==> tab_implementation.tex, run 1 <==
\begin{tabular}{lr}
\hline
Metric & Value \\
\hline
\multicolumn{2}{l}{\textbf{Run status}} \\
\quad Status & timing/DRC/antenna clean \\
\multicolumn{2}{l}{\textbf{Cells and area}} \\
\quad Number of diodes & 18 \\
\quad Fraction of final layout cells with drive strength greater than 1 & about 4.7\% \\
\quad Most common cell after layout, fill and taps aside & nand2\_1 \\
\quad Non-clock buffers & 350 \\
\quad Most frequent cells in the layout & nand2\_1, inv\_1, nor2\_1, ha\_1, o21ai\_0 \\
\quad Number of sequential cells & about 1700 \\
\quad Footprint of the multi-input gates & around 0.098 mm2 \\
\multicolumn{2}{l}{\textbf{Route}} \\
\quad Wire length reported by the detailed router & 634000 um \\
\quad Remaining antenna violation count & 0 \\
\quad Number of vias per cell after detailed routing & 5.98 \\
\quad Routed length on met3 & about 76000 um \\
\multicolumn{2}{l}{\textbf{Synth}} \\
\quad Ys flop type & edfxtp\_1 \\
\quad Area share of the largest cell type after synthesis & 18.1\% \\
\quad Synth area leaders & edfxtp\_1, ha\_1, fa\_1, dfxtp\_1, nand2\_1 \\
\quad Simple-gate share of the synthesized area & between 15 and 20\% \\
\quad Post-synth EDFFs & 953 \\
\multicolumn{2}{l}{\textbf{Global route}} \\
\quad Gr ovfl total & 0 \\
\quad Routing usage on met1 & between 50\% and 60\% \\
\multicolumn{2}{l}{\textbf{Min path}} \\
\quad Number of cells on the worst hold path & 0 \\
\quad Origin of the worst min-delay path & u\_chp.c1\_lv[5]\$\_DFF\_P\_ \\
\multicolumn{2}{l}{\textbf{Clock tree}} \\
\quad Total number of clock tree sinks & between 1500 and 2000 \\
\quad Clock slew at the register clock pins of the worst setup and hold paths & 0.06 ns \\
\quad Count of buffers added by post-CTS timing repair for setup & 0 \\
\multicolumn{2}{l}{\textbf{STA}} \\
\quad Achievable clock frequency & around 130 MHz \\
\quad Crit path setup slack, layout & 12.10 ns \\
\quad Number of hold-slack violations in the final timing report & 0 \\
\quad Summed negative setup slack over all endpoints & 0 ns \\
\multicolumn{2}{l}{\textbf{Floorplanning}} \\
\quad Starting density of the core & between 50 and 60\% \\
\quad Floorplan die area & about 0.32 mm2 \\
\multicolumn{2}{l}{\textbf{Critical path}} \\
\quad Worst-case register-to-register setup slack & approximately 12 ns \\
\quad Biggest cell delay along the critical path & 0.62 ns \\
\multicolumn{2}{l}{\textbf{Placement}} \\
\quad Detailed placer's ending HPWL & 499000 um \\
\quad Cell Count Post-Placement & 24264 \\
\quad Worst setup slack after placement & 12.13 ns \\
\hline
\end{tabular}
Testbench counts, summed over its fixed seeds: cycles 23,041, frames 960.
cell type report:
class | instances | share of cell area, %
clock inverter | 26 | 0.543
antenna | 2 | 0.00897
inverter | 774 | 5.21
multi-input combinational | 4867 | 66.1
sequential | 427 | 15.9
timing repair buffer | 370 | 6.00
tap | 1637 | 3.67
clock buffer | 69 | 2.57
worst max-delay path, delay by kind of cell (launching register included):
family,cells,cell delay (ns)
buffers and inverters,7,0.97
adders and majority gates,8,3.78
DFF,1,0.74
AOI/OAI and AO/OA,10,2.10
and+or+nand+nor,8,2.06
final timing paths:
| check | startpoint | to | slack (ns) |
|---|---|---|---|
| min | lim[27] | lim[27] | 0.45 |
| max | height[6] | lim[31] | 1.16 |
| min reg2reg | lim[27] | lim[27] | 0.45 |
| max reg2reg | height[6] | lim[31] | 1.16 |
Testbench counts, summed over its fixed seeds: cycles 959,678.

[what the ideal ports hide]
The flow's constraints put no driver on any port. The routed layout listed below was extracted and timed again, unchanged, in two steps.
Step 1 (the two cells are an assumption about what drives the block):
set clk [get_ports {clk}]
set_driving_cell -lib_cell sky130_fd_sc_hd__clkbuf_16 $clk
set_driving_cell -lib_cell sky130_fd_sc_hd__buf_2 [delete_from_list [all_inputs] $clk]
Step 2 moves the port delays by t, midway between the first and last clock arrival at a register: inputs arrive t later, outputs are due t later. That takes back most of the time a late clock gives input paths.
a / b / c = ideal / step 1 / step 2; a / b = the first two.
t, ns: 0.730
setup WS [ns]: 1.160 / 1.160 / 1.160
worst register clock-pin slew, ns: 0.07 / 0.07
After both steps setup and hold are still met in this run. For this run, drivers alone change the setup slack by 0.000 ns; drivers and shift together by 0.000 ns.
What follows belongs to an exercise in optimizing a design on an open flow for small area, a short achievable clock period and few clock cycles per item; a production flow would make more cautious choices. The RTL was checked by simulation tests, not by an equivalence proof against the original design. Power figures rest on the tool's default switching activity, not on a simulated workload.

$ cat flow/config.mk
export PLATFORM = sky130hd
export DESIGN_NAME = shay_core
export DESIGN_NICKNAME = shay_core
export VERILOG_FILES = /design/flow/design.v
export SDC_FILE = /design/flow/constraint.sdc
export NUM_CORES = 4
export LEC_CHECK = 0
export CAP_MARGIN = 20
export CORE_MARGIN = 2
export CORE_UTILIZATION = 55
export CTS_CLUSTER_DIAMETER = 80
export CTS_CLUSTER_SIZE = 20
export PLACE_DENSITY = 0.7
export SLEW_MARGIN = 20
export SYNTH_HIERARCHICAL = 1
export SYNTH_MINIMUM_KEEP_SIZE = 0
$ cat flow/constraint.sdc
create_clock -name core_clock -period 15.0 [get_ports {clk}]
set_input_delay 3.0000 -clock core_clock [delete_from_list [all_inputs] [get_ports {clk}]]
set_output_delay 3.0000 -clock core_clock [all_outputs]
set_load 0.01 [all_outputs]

◆ ◆ ◆ ◆ ◆

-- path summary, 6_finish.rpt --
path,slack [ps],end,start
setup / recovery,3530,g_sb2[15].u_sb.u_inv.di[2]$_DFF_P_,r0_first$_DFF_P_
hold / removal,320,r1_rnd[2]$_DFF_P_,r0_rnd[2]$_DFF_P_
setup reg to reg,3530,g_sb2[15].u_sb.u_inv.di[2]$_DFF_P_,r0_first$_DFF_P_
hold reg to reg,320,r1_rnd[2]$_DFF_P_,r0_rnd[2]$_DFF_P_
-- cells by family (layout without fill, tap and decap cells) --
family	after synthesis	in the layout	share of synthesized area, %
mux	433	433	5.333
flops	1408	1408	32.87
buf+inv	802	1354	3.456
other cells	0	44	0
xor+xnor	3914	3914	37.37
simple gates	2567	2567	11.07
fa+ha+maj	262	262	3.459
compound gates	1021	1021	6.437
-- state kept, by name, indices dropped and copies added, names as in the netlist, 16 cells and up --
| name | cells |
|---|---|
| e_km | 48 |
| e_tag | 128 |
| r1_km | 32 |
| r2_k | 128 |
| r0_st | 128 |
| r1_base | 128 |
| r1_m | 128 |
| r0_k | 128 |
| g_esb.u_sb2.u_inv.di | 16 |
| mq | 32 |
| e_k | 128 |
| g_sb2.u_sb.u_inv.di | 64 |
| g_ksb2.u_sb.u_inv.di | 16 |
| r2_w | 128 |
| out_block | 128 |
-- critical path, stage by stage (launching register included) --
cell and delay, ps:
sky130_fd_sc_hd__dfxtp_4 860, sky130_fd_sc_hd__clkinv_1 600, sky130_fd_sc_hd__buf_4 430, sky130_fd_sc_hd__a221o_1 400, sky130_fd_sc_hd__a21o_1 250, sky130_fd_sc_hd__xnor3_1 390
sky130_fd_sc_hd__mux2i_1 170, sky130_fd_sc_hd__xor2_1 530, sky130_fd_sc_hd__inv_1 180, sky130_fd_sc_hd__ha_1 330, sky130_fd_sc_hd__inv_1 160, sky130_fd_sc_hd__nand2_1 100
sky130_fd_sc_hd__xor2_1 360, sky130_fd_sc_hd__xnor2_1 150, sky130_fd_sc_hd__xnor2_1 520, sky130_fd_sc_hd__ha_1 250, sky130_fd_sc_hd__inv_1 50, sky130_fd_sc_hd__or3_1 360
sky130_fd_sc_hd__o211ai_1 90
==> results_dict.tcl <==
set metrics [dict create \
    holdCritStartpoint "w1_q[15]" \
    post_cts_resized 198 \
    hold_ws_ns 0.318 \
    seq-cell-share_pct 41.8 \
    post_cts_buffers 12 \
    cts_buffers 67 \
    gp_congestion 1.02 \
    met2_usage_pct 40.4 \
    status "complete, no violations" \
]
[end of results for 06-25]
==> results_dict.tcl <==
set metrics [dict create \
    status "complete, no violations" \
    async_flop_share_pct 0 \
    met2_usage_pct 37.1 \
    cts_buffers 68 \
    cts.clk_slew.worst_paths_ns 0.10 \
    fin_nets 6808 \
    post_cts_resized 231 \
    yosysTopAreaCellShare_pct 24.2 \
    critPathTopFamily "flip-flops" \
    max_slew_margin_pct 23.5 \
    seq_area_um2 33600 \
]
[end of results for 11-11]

◆ ◆ ◆ ◆ ◆

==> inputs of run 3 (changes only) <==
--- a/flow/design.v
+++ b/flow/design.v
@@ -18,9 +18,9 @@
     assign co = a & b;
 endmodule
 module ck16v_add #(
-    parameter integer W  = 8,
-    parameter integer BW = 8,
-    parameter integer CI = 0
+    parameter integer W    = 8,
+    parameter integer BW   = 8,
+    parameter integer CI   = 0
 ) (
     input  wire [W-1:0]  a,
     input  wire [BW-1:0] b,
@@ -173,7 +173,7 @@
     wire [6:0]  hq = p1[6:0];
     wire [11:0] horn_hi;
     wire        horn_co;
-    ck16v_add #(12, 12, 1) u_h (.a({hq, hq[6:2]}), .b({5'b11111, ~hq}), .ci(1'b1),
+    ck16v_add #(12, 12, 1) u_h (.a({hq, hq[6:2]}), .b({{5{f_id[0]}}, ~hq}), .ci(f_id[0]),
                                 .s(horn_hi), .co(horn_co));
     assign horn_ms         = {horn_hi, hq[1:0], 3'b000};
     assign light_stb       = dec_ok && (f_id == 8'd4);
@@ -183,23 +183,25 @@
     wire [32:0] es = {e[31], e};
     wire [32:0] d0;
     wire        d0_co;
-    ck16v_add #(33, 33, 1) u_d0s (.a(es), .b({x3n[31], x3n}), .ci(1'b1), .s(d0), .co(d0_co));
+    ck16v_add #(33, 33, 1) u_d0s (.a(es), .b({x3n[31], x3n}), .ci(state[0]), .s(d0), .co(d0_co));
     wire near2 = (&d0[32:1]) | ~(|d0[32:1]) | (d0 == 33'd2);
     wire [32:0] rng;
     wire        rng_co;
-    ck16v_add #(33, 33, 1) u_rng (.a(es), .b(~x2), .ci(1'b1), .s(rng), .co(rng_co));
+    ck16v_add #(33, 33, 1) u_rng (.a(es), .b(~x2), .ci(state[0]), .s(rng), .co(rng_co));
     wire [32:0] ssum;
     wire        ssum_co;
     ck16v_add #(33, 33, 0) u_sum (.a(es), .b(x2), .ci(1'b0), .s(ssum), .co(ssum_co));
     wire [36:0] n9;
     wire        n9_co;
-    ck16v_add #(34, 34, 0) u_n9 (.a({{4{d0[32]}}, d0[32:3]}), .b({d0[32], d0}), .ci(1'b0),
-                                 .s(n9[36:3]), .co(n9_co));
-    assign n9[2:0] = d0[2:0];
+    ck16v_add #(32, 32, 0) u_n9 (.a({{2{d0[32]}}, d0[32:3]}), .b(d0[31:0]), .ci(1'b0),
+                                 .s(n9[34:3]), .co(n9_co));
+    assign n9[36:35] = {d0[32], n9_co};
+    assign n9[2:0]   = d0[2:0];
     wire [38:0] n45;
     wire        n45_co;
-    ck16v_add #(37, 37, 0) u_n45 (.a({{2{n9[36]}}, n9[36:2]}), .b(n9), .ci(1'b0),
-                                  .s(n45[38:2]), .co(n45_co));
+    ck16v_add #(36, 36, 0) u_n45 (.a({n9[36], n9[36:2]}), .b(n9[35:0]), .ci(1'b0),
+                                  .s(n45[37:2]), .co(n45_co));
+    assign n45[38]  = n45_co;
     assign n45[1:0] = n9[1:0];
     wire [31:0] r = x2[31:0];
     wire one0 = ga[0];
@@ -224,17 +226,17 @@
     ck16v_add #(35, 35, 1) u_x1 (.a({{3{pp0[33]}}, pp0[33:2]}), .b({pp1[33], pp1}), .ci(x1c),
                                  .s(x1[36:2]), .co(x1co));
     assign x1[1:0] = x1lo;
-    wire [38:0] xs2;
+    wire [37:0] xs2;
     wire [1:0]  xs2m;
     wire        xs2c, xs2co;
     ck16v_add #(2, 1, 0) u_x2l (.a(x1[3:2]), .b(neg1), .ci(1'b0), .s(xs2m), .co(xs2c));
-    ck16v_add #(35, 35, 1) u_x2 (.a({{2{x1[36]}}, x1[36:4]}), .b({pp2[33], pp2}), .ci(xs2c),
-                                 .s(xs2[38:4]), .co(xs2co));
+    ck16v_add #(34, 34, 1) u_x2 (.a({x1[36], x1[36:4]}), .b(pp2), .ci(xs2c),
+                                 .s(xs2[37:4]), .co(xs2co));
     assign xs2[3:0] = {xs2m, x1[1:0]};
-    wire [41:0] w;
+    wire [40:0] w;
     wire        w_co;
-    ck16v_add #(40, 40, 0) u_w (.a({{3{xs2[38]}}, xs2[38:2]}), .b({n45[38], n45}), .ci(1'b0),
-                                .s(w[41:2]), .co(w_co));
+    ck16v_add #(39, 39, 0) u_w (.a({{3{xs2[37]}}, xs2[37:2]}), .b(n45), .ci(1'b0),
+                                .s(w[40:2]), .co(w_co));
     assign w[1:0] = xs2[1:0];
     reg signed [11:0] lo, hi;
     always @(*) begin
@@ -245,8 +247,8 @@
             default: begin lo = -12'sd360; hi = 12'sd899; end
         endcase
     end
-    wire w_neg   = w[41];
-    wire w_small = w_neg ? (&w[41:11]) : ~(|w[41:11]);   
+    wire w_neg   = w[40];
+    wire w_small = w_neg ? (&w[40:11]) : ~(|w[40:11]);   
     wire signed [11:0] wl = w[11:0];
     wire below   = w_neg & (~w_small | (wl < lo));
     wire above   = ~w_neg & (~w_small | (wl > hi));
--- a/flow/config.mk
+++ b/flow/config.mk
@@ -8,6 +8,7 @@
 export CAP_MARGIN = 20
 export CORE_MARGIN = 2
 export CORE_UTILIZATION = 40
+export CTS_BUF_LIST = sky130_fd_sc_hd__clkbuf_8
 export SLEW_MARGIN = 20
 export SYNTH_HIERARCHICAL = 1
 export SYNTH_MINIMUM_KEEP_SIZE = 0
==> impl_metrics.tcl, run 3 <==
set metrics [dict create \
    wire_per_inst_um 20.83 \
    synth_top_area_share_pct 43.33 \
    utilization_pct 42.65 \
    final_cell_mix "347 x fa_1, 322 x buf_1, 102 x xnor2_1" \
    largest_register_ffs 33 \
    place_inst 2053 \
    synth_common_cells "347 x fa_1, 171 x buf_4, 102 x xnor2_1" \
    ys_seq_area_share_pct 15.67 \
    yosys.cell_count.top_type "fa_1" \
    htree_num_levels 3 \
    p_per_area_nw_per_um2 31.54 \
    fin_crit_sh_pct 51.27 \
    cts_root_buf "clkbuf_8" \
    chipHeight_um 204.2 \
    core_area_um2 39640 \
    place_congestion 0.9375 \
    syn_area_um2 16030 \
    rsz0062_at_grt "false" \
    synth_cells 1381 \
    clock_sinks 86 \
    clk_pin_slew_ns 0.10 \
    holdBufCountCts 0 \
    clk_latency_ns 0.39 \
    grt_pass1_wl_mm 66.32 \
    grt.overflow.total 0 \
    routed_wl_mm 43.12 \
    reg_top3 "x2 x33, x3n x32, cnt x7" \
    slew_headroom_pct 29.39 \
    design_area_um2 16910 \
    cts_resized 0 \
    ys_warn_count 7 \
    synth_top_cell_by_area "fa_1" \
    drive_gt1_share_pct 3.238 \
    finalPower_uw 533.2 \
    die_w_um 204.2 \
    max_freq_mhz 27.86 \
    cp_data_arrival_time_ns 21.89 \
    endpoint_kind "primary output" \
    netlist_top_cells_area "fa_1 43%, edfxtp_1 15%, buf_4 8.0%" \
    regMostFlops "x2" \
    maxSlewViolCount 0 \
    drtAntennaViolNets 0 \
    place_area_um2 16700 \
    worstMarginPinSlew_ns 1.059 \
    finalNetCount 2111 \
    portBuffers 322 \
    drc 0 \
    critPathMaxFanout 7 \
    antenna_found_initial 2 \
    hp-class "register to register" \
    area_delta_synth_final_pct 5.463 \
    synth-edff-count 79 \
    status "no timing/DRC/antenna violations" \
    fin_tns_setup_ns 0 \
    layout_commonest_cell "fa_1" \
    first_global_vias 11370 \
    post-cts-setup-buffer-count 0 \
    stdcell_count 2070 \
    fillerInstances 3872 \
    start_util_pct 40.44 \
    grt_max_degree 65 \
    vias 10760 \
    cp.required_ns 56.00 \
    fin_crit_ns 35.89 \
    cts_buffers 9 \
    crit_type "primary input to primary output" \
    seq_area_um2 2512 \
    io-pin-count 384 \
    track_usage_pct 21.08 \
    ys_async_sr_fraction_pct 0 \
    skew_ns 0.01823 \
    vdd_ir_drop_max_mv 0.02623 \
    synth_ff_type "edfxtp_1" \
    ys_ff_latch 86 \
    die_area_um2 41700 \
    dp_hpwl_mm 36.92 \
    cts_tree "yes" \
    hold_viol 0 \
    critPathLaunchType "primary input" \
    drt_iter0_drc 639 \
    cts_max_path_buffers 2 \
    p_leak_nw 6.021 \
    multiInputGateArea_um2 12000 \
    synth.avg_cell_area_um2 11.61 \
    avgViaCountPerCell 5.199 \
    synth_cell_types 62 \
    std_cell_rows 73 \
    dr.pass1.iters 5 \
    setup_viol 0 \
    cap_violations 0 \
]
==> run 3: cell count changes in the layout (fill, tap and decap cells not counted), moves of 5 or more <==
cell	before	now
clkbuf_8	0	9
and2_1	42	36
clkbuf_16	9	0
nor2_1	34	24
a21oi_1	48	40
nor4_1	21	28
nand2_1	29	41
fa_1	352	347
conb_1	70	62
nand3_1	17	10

◆ ◆ ◆ ◆ ◆

EXERCISE OBJECTIVE: All lines holding the word "gates" must be copied from the data.

RESULT OF THE TASK:
\quad Footprint of the multi-input gates & around 0.098 mm2 \\
adders and majority gates,8,3.78
simple gates	2567	2567	11.07
compound gates	1021	1021	6.437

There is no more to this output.